Neighbor discovery mechanism—This is a simple hello mechanism used to learn about neighboring routers. It is protocol-independent.

Arbitrary route summarization.

Scaling—EIGRP scales to large networks.

Route filtering—EIGRP for IPv6 provides route filtering using the distribute-list prefix-list command. Use of the route-map command is not supported for route filtering with a distribute list.

EIGRP has the following four basic components:

Neighbor discovery—Neighbor discovery is the process that routers use to dynamically learn of other routers on their directly attached networks. Routers must also discover when their neighbors become unreachable or inoperative. EIGRP neighbor discovery is achieved with low overhead by periodically sending small hello packets. EIGRP neighbors can also discover a neighbor that has recovered after an outage because the recovered neighbor will send out a hello packet. As long as hello packets are received, the Cisco IOS software can determine that a neighbor is alive and functioning. Once this status is determined, the neighboring routers can exchange routing information.

Reliable transport protocol—The reliable transport protocol is responsible for guaranteed, ordered delivery of EIGRP packets to all neighbors. It supports intermixed transmission of multicast and unicast packets. Some EIGRP packets must be sent reliably and others need not be. For efficiency, reliability is provided only when necessary. For example, on a multiaccess network that has multicast capabilities (such as GigabitEthernet) it is not necessary to send hello packets reliably to all neighbors individually. Therefore, EIGRP sends a single multicast hello with an indication in the packet informing the receivers that the packet need not be acknowledged. Other types of packets (such as updates) require acknowledgment, which is indicated in the packet. The reliable transport has a provision to send multicast packets quickly when unacknowledged packets are pending. This provision helps to ensure that convergence time remains low in the presence of varying speed links.

DUAL finite state machine—The DUAL finite state machine embodies the decision process for all route computations. It tracks all routes advertised by all neighbors. DUAL uses several metrics including distance and cost information to select efficient, loop-free paths. When multiple routes to a neighbor exist, DUAL determines which route has the lowest metric (named the feasible distance), and enters this route into the routing table. Other possible routes to this neighbor with larger metrics are received, and DUAL determines the reported distance to this network. The reported distance is defined as the total metric advertised by an upstream neighbor for a path to a destination. DUAL compares the reported distance with the feasible distance, and if the reported distance is less than the feasible distance, DUAL considers the route to be a feasible successor and enters the route into the topology table. The feasible successor route that is reported with the lowest metric becomes the successor route to the current route if the current route fails. To avoid routing loops, DUAL ensures that the reported distance is always less than the feasible distance for a neighbor router to reach the destination network; otherwise, the route to the neighbor may loop back through the local router.
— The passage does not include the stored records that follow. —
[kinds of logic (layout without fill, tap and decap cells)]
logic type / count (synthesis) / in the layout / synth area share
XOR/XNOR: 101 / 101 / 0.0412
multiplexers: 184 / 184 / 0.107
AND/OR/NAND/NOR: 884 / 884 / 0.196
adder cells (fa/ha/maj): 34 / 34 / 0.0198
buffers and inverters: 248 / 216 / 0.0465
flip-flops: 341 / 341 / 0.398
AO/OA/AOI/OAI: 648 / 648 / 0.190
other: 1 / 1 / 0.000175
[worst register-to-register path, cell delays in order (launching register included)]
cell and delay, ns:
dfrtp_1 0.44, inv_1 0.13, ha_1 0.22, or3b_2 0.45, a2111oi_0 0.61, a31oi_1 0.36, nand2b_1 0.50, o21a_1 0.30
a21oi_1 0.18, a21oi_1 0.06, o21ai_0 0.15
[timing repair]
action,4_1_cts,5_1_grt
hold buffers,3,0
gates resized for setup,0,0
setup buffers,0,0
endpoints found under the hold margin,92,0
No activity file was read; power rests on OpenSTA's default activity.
$ cat src/verilog/ihc_arbiter.sv
// Priority selection and nesting stack of serviced levels
`include "ihc_map.svh"
module ihc_arbiter
  import ihc_pkg::*;
(
  input  wire logic                        clock,
  input  wire logic                        nrst,
  input  wire ihc_src_t                    srcFlag,
  input  wire ihc_src_t                    srcEnable,
  input  wire logic [3*`IHC_NSRC-1:0]      srcPrio,
  input  wire ihc_prio_t                   coreLevel,
  input  wire logic                        nestDisable,
  input  wire logic                        holdBlock,
  input  wire logic                        takeAck,
  input  wire logic                        retDone,
  output logic                             reqValid,
  output ihc_idx_t                         reqIdx,
  output ihc_prio_t                        reqLevel,
  output ihc_prio_t                        curLevel,
  output ihc_depth_t                       depth
);

  ihc_prio_t  stackQ [`IHC_STACK_D];
  ihc_prio_t  stackD [`IHC_STACK_D];
  ihc_depth_t depthQ;
  ihc_depth_t depthD;
  logic       validQ;
  logic       validD;
  ihc_idx_t   idxQ;
  ihc_idx_t   idxD;
  ihc_prio_t  lvlQ;
  ihc_prio_t  lvlD;
  ihc_prio_t  effLevel;
  ihc_prio_t  topLevel;
  ihc_src_t   eligible;
  logic       push;
  logic       pop;

  assign topLevel = (depthQ == '0) ? 3'h0 : stackQ[depthQ[2:0] - 3'h1];
  assign effLevel = (topLevel > coreLevel) ? topLevel : coreLevel;

  always_comb
  begin
    eligible = '0;
    idxD     = idxQ;
    lvlD     = '0;
    validD   = 1'b0;
    for (int i = 0; i < `IHC_NSRC; i++)
    begin
      // Negated if disabled, flag clear or not above the running level
      eligible[i] = srcFlag[i] && srcEnable[i] && (srcPrio[3*i +: 3] > effLevel);
      if (holdBlock && srcPrio[3*i +: 3] >= `IHC_BLK_LO && srcPrio[3*i +: 3] <= `IHC_BLK_HI)
        eligible[i] = 1'b0;
      if (eligible[i] && srcPrio[3*i +: 3] > lvlD)
      begin
        lvlD   = srcPrio[3*i +: 3];
        idxD   = ihc_idx_t'(i);
        validD = 1'b1;
      end
    end
    if (nestDisable && depthQ != '0)
      validD = 1'b0;
    // Stale request must not be taken twice while the stack updates
    if (takeAck && validQ)
      validD = 1'b0;
  end

  assign push = takeAck && validQ;
  assign pop  = retDone && depthQ != '0;

  always_comb
  begin
    stackD = stackQ;
    depthD = depthQ + ihc_depth_t'(push) - ihc_depth_t'(pop);
    // Preemption after software negation is a plain push, no trap path
    if (push)
      stackD[depthD[2:0] - 3'h1] = lvlQ;
  end

  always_ff @(posedge clock or negedge nrst)
  begin
    if (!nrst)
    begin
      for (int i = 0; i < `IHC_STACK_D; i++)
        stackQ[i] <= '0;
      depthQ <= '0;
      validQ <= 1'b0;
      idxQ   <= '0;
      lvlQ   <= '0;
    end
    else
    begin
      stackQ <= stackD;
      depthQ <= depthD;
      validQ <= validD;
      idxQ   <= idxD;
      lvlQ   <= lvlD;
    end
  end

  assign reqValid = validQ;
  assign reqIdx   = idxQ;
  assign reqLevel = lvlQ;
  assign curLevel = topLevel;
  assign depth    = depthQ;

  AST_HOLD_MASK: assert property (@(posedge clock) disable iff (!nrst)
    ($past(holdBlock) && validQ) |-> lvlQ == `IHC_LVL_MAX || lvlQ == 3'h0)
    else $error("level 1 to 6 request passed during hold");
  AST_NEGATED: assert property (@(posedge clock) disable iff (!nrst)
    validQ |-> $past(srcFlag[idxD]) && $past(srcEnable[idxD]) && lvlQ > $past(effLevel))
    else $error("negated source requested");
  AST_NEST_OFF: assert property (@(posedge clock) disable iff (!nrst)
    $past(nestDisable && depthQ != '0) |-> !validQ)
    else $error("nesting while disabled");
  AST_PREEMPT: assert property (@(posedge clock) disable iff (!nrst)
    (!nestDisable && depthQ != '0 && !holdBlock && !push && (eligible != '0)) |=> validQ)
    else $error("higher request did not preempt");
  AST_SERVICE: assert property (@(posedge clock) disable iff (!nrst)
    (push && !pop && depthQ < ihc_depth_t'(`IHC_STACK_D)) |=> curLevel == $past(lvlQ) && depthQ == $past(depthQ) + 1'b1)
    else $error("taken request not serviced at its level");

endmodule : ihc_arbiter
$ cat src/cws_pkg.sv
// package of constants and types for the cache way and writeback side-band block
// How it works
// - way output high selects way one
// - exclusive_allowed high exclusive, low shared
// - write to exclusive or modified line allows
// - read to modified line allows exclusive
// - all other processor cycles drive low
// - processor exclusive only when own line exclusive or modified
// - indication valid at next address or ready
// - two-line sector: line select picks line
// - one-line sector holds line select low
// - snoop: line select shows buffer hit
// - writeback kind high snoop, low replacement
// - select and kind pins carry straps
// - load enable two clocks for two-line replacement, else one
package cws_pkg;
    // line states of the directory
    typedef enum logic [1:0] {
        CWS_INVALID,
        CWS_SHARED,
        CWS_EXCLUSIVE,
        CWS_MODIFIED
    } cws_line_t;

    // writeback kinds
    typedef enum logic [1:0] {
        CWS_WB_NONE,
        CWS_WB_REPLACE,
        CWS_WB_SNOOP
    } cws_wbreq_t;

    localparam logic [1:0] CWS_LOAD_CLKS_TWO = 2'h2;
    localparam logic [1:0] CWS_LOAD_CLKS_ONE = 2'h1;
    localparam logic CWS_RESET_WAY = 1'h0;
    localparam logic CWS_RESET_EXCL = 1'h0;
    localparam logic CWS_RESET_LOAD_N = 1'h1;
    localparam logic CWS_STRAP_DEFAULT_N = 1'h1;
    localparam logic [1:0] CWS_STRAP_SETTLE = 2'h2;
endpackage : cws_pkg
Protocol-dependent modules—When there are no feasible successors to a route that has failed, but there are neighbors advertising the route, a recomputation must occur. This is the process where DUAL determines a new successor. The amount of time required to recompute the route affects the convergence time. Recomputation is processor-intensive; it is advantageous to avoid unneeded recomputation. When a topology change occurs, DUAL will test for feasible successors. If there are feasible successors, DUAL will use them in order to avoid unnecessary recomputation.

The protocol-dependent modules are responsible for network layer protocol-specific tasks. An example is the EIGRP module, which is responsible for sending and receiving EIGRP packets that are encapsulated in IPv4 or IPv6. It is also responsible for parsing EIGRP packets and informing DUAL of the new information received. EIGRP asks DUAL to make routing decisions, but the results are stored in the IPv4 or IPv6 routing table. Also, EIGRP is responsible for redistributing routes learned by other IPv4 or IPv6 routing protocols.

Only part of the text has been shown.